La suspensión del ampliado nacional de emergencia de la Central Obrera Boliviana (COB) volvió a exponer las diferencias internas.
Legisladores de distintas fuerzas políticas señalaron que las posiciones divergentes entre las direcciones regionales y la dirigencia nacional evidencian una creciente fractura en el ente matriz de los trabajadores.
El debate se intensificó después de que varias centrales obreras departamentales solicitaran priorizar el diálogo con el Gobierno y respaldaran una salida negociada al conflicto.
COB
Las representaciones de Chuquisaca, Santa Cruz, Cochabamba, Potosí y Tarija pidieron a la dirigencia nacional escuchar a las bases y considerar una tregua que permita avanzar en las conversaciones.
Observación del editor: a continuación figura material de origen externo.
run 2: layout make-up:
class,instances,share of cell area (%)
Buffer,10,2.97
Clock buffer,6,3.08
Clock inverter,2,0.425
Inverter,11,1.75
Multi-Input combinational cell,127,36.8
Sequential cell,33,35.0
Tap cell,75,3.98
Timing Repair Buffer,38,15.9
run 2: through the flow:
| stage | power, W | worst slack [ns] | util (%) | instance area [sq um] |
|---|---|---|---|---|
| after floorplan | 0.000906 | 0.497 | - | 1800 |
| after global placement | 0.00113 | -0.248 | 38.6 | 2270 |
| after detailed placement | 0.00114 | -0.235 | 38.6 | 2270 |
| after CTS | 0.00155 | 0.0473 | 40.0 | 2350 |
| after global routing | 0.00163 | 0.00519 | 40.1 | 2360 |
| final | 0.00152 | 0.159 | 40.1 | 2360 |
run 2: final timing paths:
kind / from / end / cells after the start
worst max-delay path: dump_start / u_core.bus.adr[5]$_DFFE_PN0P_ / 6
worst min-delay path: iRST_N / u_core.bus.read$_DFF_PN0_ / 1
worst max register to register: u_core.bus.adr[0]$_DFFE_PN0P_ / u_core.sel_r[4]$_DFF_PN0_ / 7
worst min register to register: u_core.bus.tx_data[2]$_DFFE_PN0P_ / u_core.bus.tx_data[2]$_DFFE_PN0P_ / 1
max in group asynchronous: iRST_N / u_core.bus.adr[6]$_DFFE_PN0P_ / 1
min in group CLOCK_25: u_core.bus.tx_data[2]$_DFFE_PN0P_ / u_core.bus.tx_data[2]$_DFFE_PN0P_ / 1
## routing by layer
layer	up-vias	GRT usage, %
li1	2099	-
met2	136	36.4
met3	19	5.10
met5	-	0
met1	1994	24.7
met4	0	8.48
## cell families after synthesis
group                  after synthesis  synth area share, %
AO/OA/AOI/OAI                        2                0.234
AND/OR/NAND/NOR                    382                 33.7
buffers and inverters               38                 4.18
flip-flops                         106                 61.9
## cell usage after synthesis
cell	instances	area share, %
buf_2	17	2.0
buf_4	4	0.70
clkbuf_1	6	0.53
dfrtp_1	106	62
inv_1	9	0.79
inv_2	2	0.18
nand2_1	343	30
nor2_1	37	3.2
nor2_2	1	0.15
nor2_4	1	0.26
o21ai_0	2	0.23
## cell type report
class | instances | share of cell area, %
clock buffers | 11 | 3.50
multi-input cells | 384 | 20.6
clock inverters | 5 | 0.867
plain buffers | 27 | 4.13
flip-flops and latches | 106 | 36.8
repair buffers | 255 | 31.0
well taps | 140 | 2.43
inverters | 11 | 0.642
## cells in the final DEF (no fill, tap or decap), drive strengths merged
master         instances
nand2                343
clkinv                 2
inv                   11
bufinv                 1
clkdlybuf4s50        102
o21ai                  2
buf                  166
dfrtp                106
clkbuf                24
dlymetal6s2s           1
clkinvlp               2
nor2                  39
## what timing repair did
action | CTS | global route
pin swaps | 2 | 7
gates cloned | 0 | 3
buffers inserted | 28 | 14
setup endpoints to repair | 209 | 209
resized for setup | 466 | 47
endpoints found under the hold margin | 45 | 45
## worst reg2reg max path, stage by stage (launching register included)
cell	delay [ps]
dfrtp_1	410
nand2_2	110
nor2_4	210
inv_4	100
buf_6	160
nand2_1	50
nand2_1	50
===== config.mk =====
export PLATFORM = sky130hd
export DESIGN_NAME = register_file_bank_scheduler
export DESIGN_NICKNAME = d
export VERILOG_FILES = /design/src/rtl/register_file_bank_scheduler_pkg.sv /design/src/rtl/register_file_bank_scheduler_rr_picker.sv /design/src/rtl/register_file_bank_scheduler.sv
export SDC_FILE = /design/constraint.sdc
export NUM_CORES = 1
export LEC_CHECK = 0
export BUFFER_PORTS_ARGS = -buffer_cell sky130_fd_sc_hd__clkbuf_2
export CORE_AREA = 3 3 79 81
export DETAILED_ROUTE_END_ITERATION = 8
export DIE_AREA = 0 0 82 84
export PLACE_DENSITY = 0.68
export SLEW_MARGIN = 20
export SYNTH_ARGS = -nofsm -noshare
export SYNTH_HDL_FRONTEND = slang
export SYNTH_HIERARCHICAL = 1
export SYNTH_SLANG_ARGS = --single-unit

===== constraint.sdc =====
create_clock -name clk_i -period 2.6 [get_ports clk_i]
set_input_delay 0.39 -clock clk_i [delete_from_list [all_inputs] [get_ports clk_i]]
set_output_delay 0.39 -clock clk_i [all_outputs]
set_load 0.05 [all_outputs]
Frente a este escenario, legisladores afirmaron que la COB ya no presenta una posición homogénea respecto a las movilizaciones y los bloqueos que se prolongan desde hace más de 45 días.
Consideraron que los pedidos regionales de diálogo contrastan con las posturas más radicales asumidas por algunos sectores de la dirigencia nacional.
La situación se agravó tras la suspensión, por segunda ocasión consecutiva, del ampliado nacional que debía definir si la COB mantenía las medidas de presión o avanzaba hacia una tregua social.
División
La reunión fue postergada inicialmente para garantizar mayor participación de las organizaciones afiliadas, pero finalmente volvió a ser suspendida sin una nueva fecha definida.
La dirigencia atribuyó la decisión a la falta de garantías para desarrollar el encuentro. Horas antes de la reunión, algunos dirigentes fueron increpados por ciudadanos que rechazan los bloqueos e incluso recibieron tomatazos cuando intentaban ingresar al lugar donde debía instalarse el ampliado.
Para los legisladores, estos hechos reflejan no solo la presión social que enfrenta la COB, sino también las dificultades para alcanzar consensos internos sobre el rumbo de las movilizaciones.
Conflicto
Advirtieron que la organización atraviesa una etapa de tensión entre sectores que impulsan el diálogo y otros que buscan mantener las medidas de presión.
La suspensión del ampliado dejó en suspenso una definición sobre el futuro del conflicto y aumentó la incertidumbre respecto a la participación de la COB en las mesas de diálogo promovidas por el Gobierno, la Iglesia Católica y otras instituciones mediadoras.